I’ve been reading about companies that decided to cancel holiday parties; yet that’s when many firms take a few minutes to celebrate end-of-year successes and share what’s going to happen in the next year. Other companies are ensuring that they celebrate taking initiatives that might benefit customer experience and reduce costs, and also celebrate successes. All of us like to be recognized, and not being recognized by one’s supervisor is one of the primary reasons why contact center reps and support team members quit. Maybe not today during the recession when they want to keep their jobs, but as soon as the economy rebounds they are much more apt to leave.

Amazon does a fine job in this area with its quarterly “Just Do It” awards given to employees who take steps to try something new, whether or not it works.
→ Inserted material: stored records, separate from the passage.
build 15:
==> flow/design.v <==
module MAC_Unit #(parameter WIDTH=32) (
    input logic clk,
    input logic reset,
    input  logic [WIDTH-1:0] a,
    input  logic [WIDTH-1:0] b,
    output logic [WIDTH*2-1:0] result
);
    logic [WIDTH-1:0] a_reg, b_reg;
    logic [WIDTH*2-1:0] mult_result;  
    always_ff@(posedge clk or posedge reset) begin
        if (reset) begin
            a_reg <= '0;
            b_reg <= '0;
            mult_result <= '0;
            result <= '0;
        end else begin
            a_reg <= a;
            b_reg <= b;
            mult_result <= a_reg * b_reg;  
            result <= mult_result + result;  
        end 
    end
endmodule
clock: 7.29 ns
lec_check: 0
cap_margin: 40
core_margin: 2
core_utilization: 72
cts_cluster_size: 42
hold_slack_margin: 0.27
place_density_lb_addon: 0.01
setup_slack_margin: 2.07
slew_margin: 20
run.sh (not shown) runs the stock make flow with config.mk's settings and CLKGATE_MAP_FILE=.
The layout from build 15, despite a flow that completed every stage, fails the layout checks, with the failing checks listed as negative setup slack.
diff inputs: build 15 => build 53
- ABC_AREA now 0, previously not set
- SETUP_SLACK_MARGIN no longer set, was 2.07
- CTS_CLUSTER_DIAMETER now 305, previously not set
- HOLD_SLACK_MARGIN now 0.29, was 0.27
- PLACE_DENSITY_LB_ADDON no longer set, was 0.01
- PLACE_DENSITY now 0.64, previously not set
- the clock period (ns, I/O delays scaled along) now 6.46, was 7.29
## What came out
- STATUS run=build 53 STAGES=ALL_DONE FINAL_CHECKS=FAILED CAUSE=negative setup slack
- In the tables for build 53 and build 15, multi-input gate share of the layout cell area reads higher with build 15.
- | floorplan utilization | build 15 vs build 53 | ≈ equal |
- Build 53: global-route wire length before repair is 940 microns higher than what build 15 reported.
- Relative to build 15, critical path data required time has gone down in build 53.
- Build 53 has routed wire length above what build 15 had.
There’s plenty of evidence that trying economic times are the cauldron for big new ideas, like the founding of Google 10 years ago, and today with plug-in recharging station start-ups like Better Place and Coulomb, as well as electric car producers like Tesla and Zap.

Contact centers can play a big role celebrating taking initiative and enjoying successes. The opposite situation from “dumb contacts” is when contacts are valuable for the customer and for the company. Another client of mine has done a great job here—they told their reps that if any customer mentions how happy they are with the company’s products, they should thank the customer, ask them what they like and if there’s anything else that they would like to see or get from the company, and, most importantly, ignore the clock or reader service board and take as long as possible to engage with the customer. In a VOC-like way, the company then reaches out to those happy customers, enlisting their help with future planning on the new product Wiki, but also sharing the good news across the company.

At times like these when the news seems to be uniformly grim, it’s a nice tonic to product developers and marketers to learn from the contact center reports that they’re doing something right!

Get Benefits Now and Prepare of the Rebound

Following these four “big steps” in your contact center operations will pay enormous benefits today and will prepare you and your company for the inevitable rebound, producing a tighter grasp on why customers like your products or services or why they are dissatisfied; applying new ways to improve their experience and that of your front-line workers and agents; “living with less”; getting your house in order by sweeping out dumb contacts and impediments, thus streamlining the entire operation; and achieving greater productivity and efficiency.

Please keep in mind these final points:

  • Challenging times always produce innovative solutions, and that can happen again now, despite shrinking budgets
  • Balancing customer experience (CE) with costs needs to be uppermost anytime
  • It’s time to review critically the key drivers behind CE and the blockages that you might have tolerated in “good times,” and adopt a long-term view with immediate “quick hits”
  • As a result, you will find fresh approaches and greater efficiencies that will lead to much higher levels of effectiveness.

The fundamental benefit from the four big steps will be to produce much higher levels of effectiveness, because after this recession is finally over, you won’t be returning “to the days of yesteryear” with unchecked budget increases or complacency.

Bill Price

Bill Price is the President of Driva Solutions (a customer service and customer experience consultancy), an Advisor to Antuit, co-founded the LimeBridge Global Alliance, chairs the Global Operations Council, teaches at the University of Washington and Stanford MBA programs, and is the lead author of The Best Service is No Service and Your Customer Rules! Bill served as Amazon.com's first Global VP of Customer Service and held senior positions at MCI, ACP, and McKinsey. Bill graduated from Dartmouth (BA) and Stanford (MBA).